Where Orcs Came From
1. Warped and corrupted elves, done by one or more demon lords.
2. Lemurian-type hideous merging of fell men and beast.
3. Experimentations, likely by some mad wizard, made to be his merciless, splenetic, loyal foot troops (though they ended up betraying him anyway).
4. A naturally occurring race, nevertheless still naturally brutal and evil.
Orc philosophers are surprisingly unclear on the matter.
In any case, orcs follow abominable entities, whether Orcus, the quintessential orc divinity (likely after whom the race was named), other demon lords, arch-devils, evil gods, other orc divinities of their own, or even corruptions of the wholesome gods that humans might follow. The latter is especially understandable since orcs cannot really create, they can only pervert.
What Orcs Worship (d6)
1. Orcus (see Volume II)
2. a random arch-devil or evil god (e.g. Nergal- see Volume III)

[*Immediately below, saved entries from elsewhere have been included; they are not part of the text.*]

Background: an optimization exercise with open tools, aiming at small area, a short achievable clock period and few clock cycles per item. Do not read the settings as production practice.
In this exercise RTL edits were held to simulation tests only and were not proved equivalent to the original.
Power and IR drop assume default switching activity.

// msr_codec
module msr_codec (
    input  wire       clk,
    input  wire       rst,
    input  wire       cmd_valid,
    output wire       cmd_ready,
    input  wire [1:0] cmd_op,       
    input  wire [1:0] cmd_track,    
    input  wire [7:0] cmd_len,      
    input  wire       in_valid,
    output wire       in_ready,
    input  wire [7:0] in_data,
    output wire       out_valid,
    input  wire       out_ready,
    output wire [7:0] out_data,
    output wire       rsp_valid,
    input  wire       rsp_ready,
    output wire [3:0] rsp_err,      
    output wire       rsp_flag,     
    output wire [7:0] rsp_index,    
    output wire [7:0] rsp_char,     
    output wire [7:0] lrc
);
clock: 10.0 ns
lec_check: 0
cap_margin: 20
core_margin: 2
core_utilization: 40
place_density: 0.6
slew_margin: 20
standard.sh (not shown) runs the stock make flow with config.mk's settings and CLKGATE_MAP_FILE= SYNTH_SCRIPT=/design/flow/synth_recipe.tcl, a recipe that flattens the netlist after the stock synthesis.
==> flow/flow/run.sh <==
#!/bin/bash
set -euo pipefail
bash standard.sh SETUP_SLACK_MARGIN=7 \
  "CTS_ARGS=-sink_clustering_enable -repair_clock_nets -sink_clustering_size 20 -sink_clustering_max_diameter 100 -dont_use_dummy_load" \
  finish > orfs_make.log 2>&1
The starting point went through all stages and came out clean.
Testbench counts at the start, summed over its fixed seeds: cycles 25,408, ops 192.
==> next run, changes <==
--- a/flow/config.mk
+++ b/flow/config.mk
@@ -8,5 +8,5 @@
 export CAP_MARGIN = 20
 export CORE_MARGIN = 2
-export CORE_UTILIZATION = 40
-export PLACE_DENSITY = 0.6
+export CORE_UTILIZATION = 65
+export PLACE_DENSITY = 0.75
 export SLEW_MARGIN = 20
After rerunning: The new run completed with no timing, DRC or antenna violations; worst hold slack gets better by 0.025 ns; final area went down by 1.9%; power went down by 0.51%; fmax went down by 0.96%; utilization went up by 27 points; wire length went up by 4.1%; clock skew went down by 0.039 ns; first-iteration DRC count went up by 20%; clock power went up by about 1%; setup slack gets worse by 0.031 ns.

---

msr_codec, a different RTL version from the one above (not shown whole).
For scale: ~1600 flip-flops, roughly 67 I/O pins, roughly 39000 um^2 of cells after synthesis.
// msr_codec
module msr_codec (
    input  wire       clk,
    input  wire       rst,
    input  wire       cmd_valid,
    output wire       cmd_ready,
    input  wire [1:0] cmd_op,       
    input  wire [1:0] cmd_track,    
    input  wire [7:0] cmd_len,      
    input  wire       in_valid,
    output wire       in_ready,
    input  wire [7:0] in_data,
    output wire       out_valid,
    input  wire       out_ready,
    output wire [7:0] out_data,
    output wire       rsp_valid,
    input  wire       rsp_ready,
    output wire [3:0] rsp_err,      
    output wire       rsp_flag,     
    output wire [7:0] rsp_index,    
    output wire [7:0] rsp_char,     
    output wire [7:0] lrc
);
Settings: LEC_CHECK=0, CAP_MARGIN=20, CORE_MARGIN=2, CORE_UTILIZATION=40, CTS_BUF_LIST=sky130_fd_sc_hd__clkbuf_8, PLACE_DENSITY=0.6, SLEW_MARGIN=20; clock period 10.0 ns.
==> flow/flow/run.sh <==
#!/bin/bash
set -euo pipefail
bash standard.sh SETUP_SLACK_MARGIN=6.5 finish > orfs_make.log 2>&1
Testbench counts at the start, summed over its fixed seeds: cycles 25,403, ops 192.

3. a random demon lord (e.g. Chernobog - see upcoming Volume IV)
4-6. another specifically orc divinity (deity or demon lord- see below)
Random Orc Divinity Generator
Roll 1d2 times on the following table. Each one indicates part of the orc deity or demon lord's name translated in the human tongue, along with which special abilities its followers typically have* (defined in Part I).
1d12
1. King (Orc Chieftain)*
2. Axe (Orc Warrior)
3. Magic (Magic Orc)*
4. Hand (Orc Degenerate)
5. Fire (Orc Pillager)
6. Fist (Orcish Pugilist)
7. Black (Orc Militant)
8. Eye (Orc Warlord)
9. Evil (Orc Witchdoctor)*
10. Master (Golden Orc)
11. Blood (Orcish Manslayer)
12. Wild (Orc Savage)
Then roll to see what the name ends with (1d3).
1. 'God': obeyed by orcs in a way reflecting some religious zeal, but is ultimately depraved.
2. 'Demon': orcs follow it with open depravity.
3. 'Orc': seen as a great ancestor that has achieved godhood or demonhood.